Ex-Bangor soldier fired ‘over 500 ball bearings’ at neighbour’s house causing £20,000 damage, court hears


A decorated former special forces soldier used catapults to indiscriminately hurl at least 500 ball bearings at his neighbour’s sports car, a court heard today.

With the case against 47-year-old Ivan Jason Giles described as ‘weird’ by District Judge Mark Hamill, Newtownards Magistrates’ Court also heard the ball bearings damaged the car, three different properties, hit two men and that at one point the investigating police “had to take cover” while talking to the victims.

“The fired ball bearings caused over £20,000 in damage,” Constable Johnston said, while defense barrister John Keown acknowledged the evidence against Giles was “overwhelming… He fully accepts that he is responsible for these acts”.

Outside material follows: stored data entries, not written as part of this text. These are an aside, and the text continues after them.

$ cat src/rtl/pe_out_drain_pkg.sv
// Shared types and helpers for the PE output drain and related writeback paths.
package pe_out_drain_pkg;

  localparam int DEF_DATA_WIDTH = 8;

  typedef logic [2*DEF_DATA_WIDTH-1:0] result_t;

  typedef enum logic {
    IDLE  = 1'b0,
    DRAIN = 1'b1
  } drain_state_e;

  function automatic int tileSize(input int xDim, input int yDim);
    return xDim * yDim;
  endfunction

endpackage

$ cat src/rtl/pe_out_drain_relu.sv
// Combinational clamp-to-zero of one signed result; shared by writeback paths.
module pe_drain_relu
  import pe_out_drain_pkg::*;
#(
  parameter int W = $bits(result_t)
) (
  input  logic         en_i,
  input  logic [W-1:0] data_i,
  output logic [W-1:0] data_o
);

  assign data_o = (en_i && data_i[W-1]) ? '0 : data_i;

endmodule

Appearing in court via video link from police custody, bald and bearded Giles, of Ashbury Road in Bangor, spoke in a soft voice to confirm he understood the 23 charges against him.

In allegations spanning a ten-month period from August 28, 2021 to August 3 this year, Giles faces 12 counts of criminal damage, two counts of attempted criminal damage, three counts of common assault, two counts of assaulting the police, two counts of harassment and two counts of intimidation causing a person to leave their residence or employment.

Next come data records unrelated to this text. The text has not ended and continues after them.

## src/rtl/sum_bcd_display.sv

```systemverilog
// Converts a 5-bit sum to two BCD digits with a shift-add-3 FSM and drives a
// time-multiplexed two-digit seven-segment display from the latched result.
module sum_bcd_display #(
    parameter int REFRESH_BITS = 17
) (
    input  logic       clk,
    input  logic       rst,
    input  logic [4:0] sum,
    input  logic       start,
    output logic       busy,
    output logic       done,
    output logic [3:0] tens,
    output logic [3:0] ones,
    output logic [6:0] seg,
    output logic [1:0] an
);

    typedef enum logic [1:0] {
        ST_IDLE  = 2'd0,
        ST_SHIFT = 2'd1,
        ST_DONE  = 2'd2
    } state_t;

    state_t                  r_state;
    state_t                  w_state_next;
    logic [4:0]              r_bin;
    logic [4:0]              w_bin_next;
    logic [7:0]              r_bcd;
    logic [7:0]              w_bcd_next;
    logic [2:0]              r_count;
    logic [2:0]              w_count_next;
    logic                    r_busy;
    logic                    w_busy_next;
    logic                    r_done;
    logic                    w_done_next;
    logic [3:0]              r_tens;
    logic [3:0]              w_tens_next;
    logic [3:0]              r_ones;
    logic [3:0]              w_ones_next;
    logic [REFRESH_BITS-1:0] r_refresh;

    logic [7:0]              w_bcd_adj;
    logic [3:0]              w_digit;
    logic                    w_show_tens;

    // Add-3 correction applied to each scratch nibble before it is shifted.
    generate
        for (genvar gi = 0; gi < 2; gi++) begin : g_adj
            assign w_bcd_adj[gi*4 +: 4] = (r_bcd[gi*4 +: 4] >= 4'd5)
                                        ? r_bcd[gi*4 +: 4] + 4'd3
                                        : r_bcd[gi*4 +: 4];
        end
    endgenerate

    always_ff @(posedge clk) begin
        if (rst) begin
            r_state <= ST_IDLE;
            r_bin   <= 5'd0;
            r_bcd   <= 8'd0;
            r_count <= 3'd0;
            r_busy  <= 1'b0;
            r_done  <= 1'b0;
            r_tens  <= 4'd0;
            r_ones  <= 4'd0;
        end else begin
            r_state <= w_state_next;
            r_bin   <= w_bin_next;
            r_bcd   <= w_bcd_next;
            r_count <= w_count_next;
            r_busy  <= w_busy_next;
            r_done  <= w_done_next;
            r_tens  <= w_tens_next;
            r_ones  <= w_ones_next;
        end
    end

    always_comb begin
        w_state_next = r_state;
        w_bin_next   = r_bin;
        w_bcd_next   = r_bcd;
        w_count_next = r_count;
        w_busy_next  = r_busy;
        w_done_next  = 1'b0;
        w_tens_next  = r_tens;
        w_ones_next  = r_ones;
        case (r_state)
            ST_IDLE: begin
                if (start) begin
                    w_bin_next   = sum;
                    w_bcd_next   = 8'd0;
                    w_count_next = 3'd5;
                    w_busy_next  = 1'b1;
                    w_state_next = ST_SHIFT;
                end
            end
            ST_SHIFT: begin
                // One step of the combined {scratch, binary} left shift.
                w_bcd_next   = {w_bcd_adj[6:0], r_bin[4]};
                w_bin_next   = {r_bin[3:0], 1'b0};
                w_count_next = r_count - 3'd1;
                if (r_count == 3'd1) begin
                    w_state_next = ST_DONE;
                end
            end
            ST_DONE: begin
                w_tens_next  = r_bcd[7:4];
                w_ones_next  = r_bcd[3:0];
                w_done_next  = 1'b1;
                w_busy_next  = 1'b0;
                w_state_next = ST_IDLE;
            end
            default: begin
                w_state_next = ST_IDLE;
            end
        endcase
    end

    always_ff @(posedge clk) begin
        if (rst) begin
            r_refresh <= '0;
        end else begin
            r_refresh <= r_refresh + {{(REFRESH_BITS-1){1'b0}}, 1'b1};
        end
    end

    assign w_show_tens = r_refresh[REFRESH_BITS-1];
    assign w_digit     = w_show_tens ? r_tens : r_ones;

    always_comb begin
        an = 2'b10;
        if (w_show_tens) begin
            an = (r_tens == 4'd0) ? 2'b11 : 2'b01;
        end
    end

    always_comb begin
        seg = 7'b1111111;
        case (w_digit)
            4'd0:    seg = 7'b1000000;
            4'd1:    seg = 7'b1111001;
            4'd2:    seg = 7'b0100100;
            4'd3:    seg = 7'b0110000;
            4'd4:    seg = 7'b0011001;
            4'd5:    seg = 7'b0010010;
            4'd6:    seg = 7'b0000010;
            4'd7:    seg = 7'b1111000;
            4'd8:    seg = 7'b0000000;
            4'd9:    seg = 7'b0010000;
            default: seg = 7'b1111111;
        endcase
    end

    assign busy = r_busy;
    assign done = r_done;
    assign tens = r_tens;
    assign ones = r_ones;

endmodule

```

## config.mk

```make
export PLATFORM = sky130hd
export DESIGN_NAME = sum_bcd_display
export DESIGN_NICKNAME = d
export VERILOG_FILES = /design/src/rtl/sum_bcd_display.sv
export SDC_FILE = /design/constraint.sdc
export NUM_CORES = 1
export LEC_CHECK = 0
export BUFFER_PORTS_ARGS = -buffer_cell sky130_fd_sc_hd__buf_2
export CORE_UTILIZATION = 50
export DETAILED_ROUTE_END_ITERATION = 6
export PLACE_DENSITY = 0.7
export SYNTH_ARGS = -nofsm -noshare
export SYNTH_HDL_FRONTEND = slang
export SYNTH_SLANG_ARGS = --single-unit
```

## constraint.sdc

```tcl
create_clock -name clk -period 2.3 [get_ports clk]
set_input_delay 0.23 -clock clk [delete_from_list [all_inputs] [get_ports clk]]
set_output_delay 0.23 -clock clk [all_outputs]
set_load 0.02 [all_outputs]
```

Word level (Yosys, flattened, before mapping)
Memories as Yosys holds them, arrays and structs flattened.
Index checks and enable logic that the tools add are counted.
{"block": "word_totals", "regBits": 45, "latch_bits": 0, "mem_bits_rw": 0, "rom_bits": 112, "inputBits": 8, "output_inout_bits": 19, "word_cells": 45, "n_memories": 1}
{"memory": "(no name shown)", "words": 16, "width": 7, "rd": 1, "rd_clocked_by_memory_dff": 0, "write_ports": 0, "line_no": "138", "rtl": "case (w_digit)"}
{"block": "classes", "addsub": 4, "multipliers": 0, "div": 0, "magnitude_cmp": 2, "eq_ne": 5, "shifts": 0, "n_mux": 17, "bitwise": 0, "reduce_logical": 7}
{"op": "$add A17 B1 Y17 const B", "n": 1}
{"op": "$pmux W8 S2", "n": 1}
{"op": "$pmux W5 S2", "n": 1}
{"op": "$ge A4 B3 Y1 const B", "n": 2}
{"op": "$mux W2", "n": 4}
{"op": "$mux W4", "n": 2}
{"op": "$mux W8", "n": 1}
{"op": "$mux W3", "n": 2}
{"op": "$pmux W3 S2", "n": 1}
{"op": "$reduce_and A2 Y1", "n": 3}
{"op": "$mux W5", "n": 1}
{"op": "$add A4 B2 Y4 const B", "n": 1}
{"op": "$logic_not A4 Y1", "n": 1}
{"op": "$ne A2 B2 Y1 const B", "n": 2}
{"op": "$pmux W2 S2", "n": 1}
{"op": "$reduce_bool A2 Y1", "n": 2}
{"op": "$add A3 B2 Y3 const B", "n": 1}
{"op": "$eq A3 B1 Y1 const B", "n": 1}
{"op": "$sub A3 B1 Y3 const B", "n": 1}
{"op": "$eq A2 B1 Y1 const B", "n": 1}
{"op": "$eq A2 B2 Y1 const B", "n": 1}
{"op": "$logic_not A2 Y1", "n": 1}
{"op": "$mux W1", "n": 2}
{"op": "$pmux W1 S2", "n": 1}

Depth between registers and ports, before layout
{"block": "logic_depth", "depth_word": 3, "ltp_mapped": 7, "mapped_depth_nobuf": 6}

Worst setup path after synthesis
Ideal clock, no wire load.
{"block": "synth_timing", "path_kind": "reg2out", "from": "reg r_refresh[16]", "to": "out seg[3]", "t_arrival_ns": 1.702, "required_time_ns": 2.070, "slack_ns": 0.368, "path_stages_with_launch": 8, "path_buffers": 1, "path_cell_list": "dfxtp_1 > buf_2 > mux2_2 > inv_1 > ha_1 > nor2_1 > o21a_1 > a21oi_1"}
{"block": "synth_via", "elab_chain_cells": 2}
{"element": "start: declaration", "line_no": "40", "rtl": "logic [REFRESH_BITS-1:0] r_refresh;"}
{"element": "start signal: assignment", "line_no": "122", "rtl": "r_refresh <= r_refresh + {{(REFRESH_BITS-1){1'b0}}, 1'b1};"}
{"element": "$mux W4", "line_no": "127", "rtl": "assign w_digit = w_show_tens ? r_tens : r_ones;"}
{"element": "$mem_v2 Z16 W7"}
{"element": "end: declaration", "line_no": "14", "rtl": "output logic [6:0] seg,"}
No other way between the ends.

Final worst setup path
Ends and elaborated chain as after synthesis.

==> results.md <==
- Post-CTS Setup Bufs: 0
- PortBufs: 26
- Setup TNS: 0 ps
- Fraction of registers with async set/reset: 0%
- Dpl cell area: 0.00240 sq mm
- Worst-path clk slew: 90 ps
- R2R Path Start: r_refresh[2]
- Antenna violations before repair: 0
- Slack of the critical path: roughly 140 ps
- Initial drt markers: between 40 and 50
- Critical Path AT: 1930 ps
- Remaining DRCs: 0
- Post-Route WL: 4260 um
- Yosys cell types: 42
- Worst-Skew Late Latency: 300 ps
- # diodes: 0
- Post-synthesis simple-gate area fraction: 21.0%
- Pwr dens: 617 mW/mm^2
- Relative slew margins: approximately 57%
- Final-report hold violation count: 0
- Adder-cell area share of the yosys netlist: 6.68%
- Top Ports: 27
- Max incr delay on CP: 420 ps
- Synth Flop Type: dfxtp_1
- R2R cell count: 4
- Xor/xnor share of the synthesized area: 5.46%
- VDD IR max: ~0.00037 V
- Total power draw: 1560 uW
- Combinational power share: 7.3%
- Post-route minimum period: around 2200 ps
- Fmax: 463 MHz
- Largest net degree at the start of global routing: 28
- CORE AREA: ~0.0043 sq mm
- Slowest CP cell: dfxtp_4
- Avg Inst Size Synth: 8.32 sq um
- Dpl ws: about 260 ps
- Max-cap viol count: 0
- Synthesized Nets: between 200 and 300
- Clock power share: 39.7%
- Hold Buf Count CTS: 0
- Clock sink count: 45
- #FFs+latches synth: 45
- Crit start category: flip-flop
- Core Util, Final: 58.4%
- Worst Path Required: 2070 ps
- Sw power: 378 uW
- Nets: about 310
- Hold Path End: r_bin[4]
- Leakage power: 0.00104 uW
- Wirelength per Cell: 12.3 um
- Minimum setup slack among reg-to-reg paths: 740 ps
- TritonRoute pass-1 iters: 4
- Reg power frac: around 53%
- Slew @ Worst Pin: 645 ps
- Via count: 1,826
- Number of synthesized flops with an enable pin: 0
- Gr ovfl total: 0
- Starting Density: between 50% and 60%
- Final period util: 94.0%
- Cells after synthesis: 270
- Compound-gate portion of the synthesized area: 17.0%
- Vias/cell: 5.29
- Switching part of the total: 24.3%
- Area Overhead vs Synth: 12.3%
- Hold_sp: sum[4]
- Row count: 24
- Reg-to-reg endpoint: r_refresh[15]
- Synth warn: 0
- Die Width: slightly below 70 um
- Layout cells sized above 1: 16.7%
- Fillcell total: 427
- CTS tree: yes
- H-tree depth: 2
- Min-delay worst type: in -> reg
- GRT Overall Usage: 19.6%
- Die area: 0.00477 sq mm
- P_int: 1180 uW
- DP Wirelength: 2980 um
- First-pass GRT wire length: between 7000 and 8000 um
- Final setup fails: 0
- Post-synthesis sequential area ratio: about two fifths
- Crit Path Max Fanout: 9
- Proportion of synthesized area in mux cells: 3.90%
- Max Slew Vio Count: 0
- Skew final: 8.13 ps
- Hold Path Stages: 3
- Run status: complete, no violations
- Worst path cell trace: mux2_2 -> inv_2 -> ha_1 -> nor2_1 -> o21a_1 -> a21oi_1 -> buf_2
- CTS Buffer Depth: 2
- Worst Setup End Kind: primary output
- Die Y: 69.0 um
- CP Class: reg -> out
- Post-Syn Area: around 0.0022 sq mm
- Post-route cell area: 0.00252 sq mm
- Root Buffer: clkbuf_8
- Unrepaired setup endpoints after global routing: no
- Total CTS buffers: 5
- Largest family of logic cells by synthesized area: simple AND/OR/NAND/NOR gates
- Vias in the first global route: around 1,800
- Routed Antenna Nets: 0
- GPL Wtd Cong: 0.850
routing by layer:
layer | track usage, % | vias to the layer above | wire (um)
met5 | 0 | - | 0
met4 | 8.16 | 0 | 57
met3 | 3.65 | 6 | 109
met2 | 32.5 | 28 | 2010
met1 | 24.9 | 831 | 2070
li1 | - | 961 | -
placed cells by master (no fill, tap or decap), types with 4 or more instances in the layout:
master	count
inv_1	20
xnor2_1	11
dfxtp_1	44
ha_1	12
clkbuf_8	5
nand2b_1	6
nand2_1	24
buf_2	26
a22o_1	4
nor3_1	7
nor2_1	38
a21oi_1	32
o21ai_0	7
nand3_1	6
logic make-up after synthesis:
logic type | count (synthesis)
AO/OA/AOI/OAI | 61
XOR/XNOR | 14
adder cells (fa/ha/maj) | 12
buffers and inverters | 33
flip-flops | 45
multiplexers | 8
AND/OR/NAND/NOR | 97
flip-flops by register name, indices dropped and copies added, names as in the netlist:
| name | cells |
|---|---|
| r_bin | 5 |
| done | 1 |
| ones | 4 |
| busy | 1 |
| r_bcd | 8 |
| r_state | 2 |
| r_count | 3 |
| r_refresh | 17 |
| tens | 4 |
power by group through the flow:
stage	logic (uW)	clock network (uW)	registers (uW)
after global placement	111	0	843
after detailed placement	112	0	844
final	113	619	825
after global routing	131	670	830
after floorplan	91.3	0	837
after CTS	115	634	826
final cells by class:
| cell class | count | area (sq um) | share of cell area, % |
|---|---|---|---|
| flip-flops and latches | 45 | 905 | 35.8 |
| inverters | 21 | 78.8 | 3.12 |
| multi-input cells | 192 | 1220 | 48.3 |
| repair buffers | 27 | 138 | 5.45 |
| clock buffers | 5 | 68.8 | 2.73 |
| clock inverters | 3 | 50.0 | 1.98 |
| well taps | 52 | 65.1 | 2.58 |
metrics by stage:
| stage | hold WS (ps) | cells |
|---|---|---|
| 2_1_floorplan | 427 | 270 |
| 3_3_place_gp | 441 | 337 |
| 3_5_place_dp | 441 | 337 |
| 4_1_cts | 221 | 345 |
| 5_1_grt | 228 | 345 |
| 6_report | 221 | 345 |
worst max path at each step:
stage	cells past startpoint	startpoint	to	slack, ps
floorplan	7	r_refresh[16]	seg[3]	370
global placement	7	r_refresh[16]	seg[3]	370
detailed placement	7	r_refresh[16]	seg[3]	260
CTS	7	r_refresh[16]	seg[3]	40
global route	7	r_refresh[16]	seg[3]	10
finish	7	r_refresh[16]	seg[3]	140
Yosys cell counts (4+ instances only):
cell type | n | area share [%]
nand3_1 | 6 | 1.3
xnor2_1 | 11 | 4.3
nand2b_1 | 6 | 1.7
o21ai_0 | 7 | 1.6
a22o_1 | 4 | 1.6
inv_1 | 21 | 3.5
clkbuf_1 | 6 | 1.0
dfxtp_1 | 45 | 40
nand2_1 | 24 | 4.0
nor2_1 | 38 | 6.3
ha_1 | 12 | 6.7
a21oi_1 | 32 | 7.1
nor3_1 | 7 | 1.6
mux2i_1 | 4 | 1.8
what timing repair did:
action                                  4_1_cts  5_1_grt
endpoints found under the setup margin        3        5
hold endpoints to repair                      0        0
gates resized for setup                       1        3
worst max-delay path: cells and delay by family (launching register included):
kind / cells / cell delay [ps]
buf+inv: 2 / 290
simple gates: 1 / 50
compound gates: 2 / 300
mux: 1 / 410
flops: 1 / 420
fa+ha+maj: 1 / 160
Note: power is estimated with default switching activity, not from simulation.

Opposing Giles’ bail, Constable Johnston pointed out that since the incidents began the defendant, who lived about 100-150 yards away, had fired “over 500 ball bearings”.

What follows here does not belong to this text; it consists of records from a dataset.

===== config.mk =====
export PLATFORM = sky130hd
export DESIGN_NAME = dual_fetch_unit_flat
export DESIGN_NICKNAME = d
export VERILOG_FILES = /design/src/rtl/dual_fetch_unit_pkg.sv /design/src/rtl/dual_fetch_unit_if.sv /design/src/rtl/dual_fetch_unit_ifid_pair_reg.sv /design/src/rtl/dual_fetch_unit.sv /design/src/flat_wrapper.sv
export SDC_FILE = /design/constraint.sdc
export NUM_CORES = 1
export LEC_CHECK = 0
export ABC_AREA = 0
export CORE_ASPECT_RATIO = 0.8
export CORE_MARGIN = 4
export CORE_UTILIZATION = 43
export DETAILED_ROUTE_END_ITERATION = 10
export PLACE_DENSITY = 0.8
export SLEW_MARGIN = 5
export SYNTH_ARGS = -nofsm -noshare
export SYNTH_HDL_FRONTEND = slang
export SYNTH_SLANG_ARGS = --single-unit

===== constraint.sdc =====
create_clock -name clk -period 6.82 [get_ports clk]
set_input_delay 1.364 -clock clk [delete_from_list [all_inputs] [get_ports clk]]
set_output_delay 1.364 -clock clk [all_outputs]
set_load 0.05 [all_outputs]

===== src/rtl/dual_fetch_unit_pkg.sv =====
// rtl/dual_fetch_unit_pkg.sv - shared constants, fetch action type and decode helper
package dual_fetch_unit_pkg;

  localparam logic [31:0] PC_STEP          = 32'd8;
  localparam logic [31:0] FETCH_ALIGN_MASK = ~32'h7;
  localparam logic [31:0] DEFAULT_NOP_WORD = 32'h0000_0000;

  typedef enum logic [1:0] {
    ACT_ADVANCE  = 2'd0,
    ACT_STALL    = 2'd1,
    ACT_REDIRECT = 2'd2
  } fetch_act_e;

  // A redirect overrides a concurrent stall so a taken branch is never lost.
  function automatic fetch_act_e decode_act(input logic redirect, input logic stall);
    if (redirect) return ACT_REDIRECT;
    if (stall) return ACT_STALL;
    return ACT_ADVANCE;
  endfunction

endpackage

According to the charges, Giles fired 82 times at a house, causing damage to five cars, six windows, a wooden fence and a garage door.

He also hit the resident with bearings and intimidated him and his partner from their home.

Other charges relate to two neighboring properties, another resident and six vehicles and the court heard that an installed CCTV camera was hit with such ferocity that it ‘shakes the camera’.

In one incident at the end of July, Giles is filmed “holding a catapult with a ball bearing and just throwing it”.

Holding a bag of ball bearings, the officer said these and other catapults were seized while police searched Giles’ home.

Arrested and questioned, he refused to answer police questions, even when shown CCTV footage, but Constable Johnston explained that Giles “has a problem with people” up the street who have a Japanese import car, revealing that Giles himself had lodged several complaints about it.

‘We have a pattern where reports come in from Mr. Giles and then homes are attacked,’ the officer said, adding that ‘we believe he has taken matters into his own hands, believing that the police are doing nothing to this subject”.

Revealing Giles spent more than 20 years in the military, where he ‘served with distinction’ in war zones, Mr Keown said the defendant suffered from PTSD, so the neighbor’s sports car “has aggravated this condition”.

“He saw terrible things during his time in the army, including mass graves,” said the lawyer, who argued that with a clean criminal record, Giles could be released to live at another address.

Describing it as a ‘very unusual case’, in which he was ‘happy there were no injuries’, Mr Keown said Giles’ family had no idea what was going on and were “very worried” about him.

“My main concern is to protect the people of Bangor,” District Judge Hamill said, saying it was a “bizarre case.”

Granting bail in the amount of £500 with a bond of £500, the judge said Giles must live at a police-approved address and informed him he was banned from Bangor, adding “these are the consequences of terrorizing these neighbours”.

Giles was also prohibited from owning or having a catapult or ball bearings as the case was adjourned to August 24.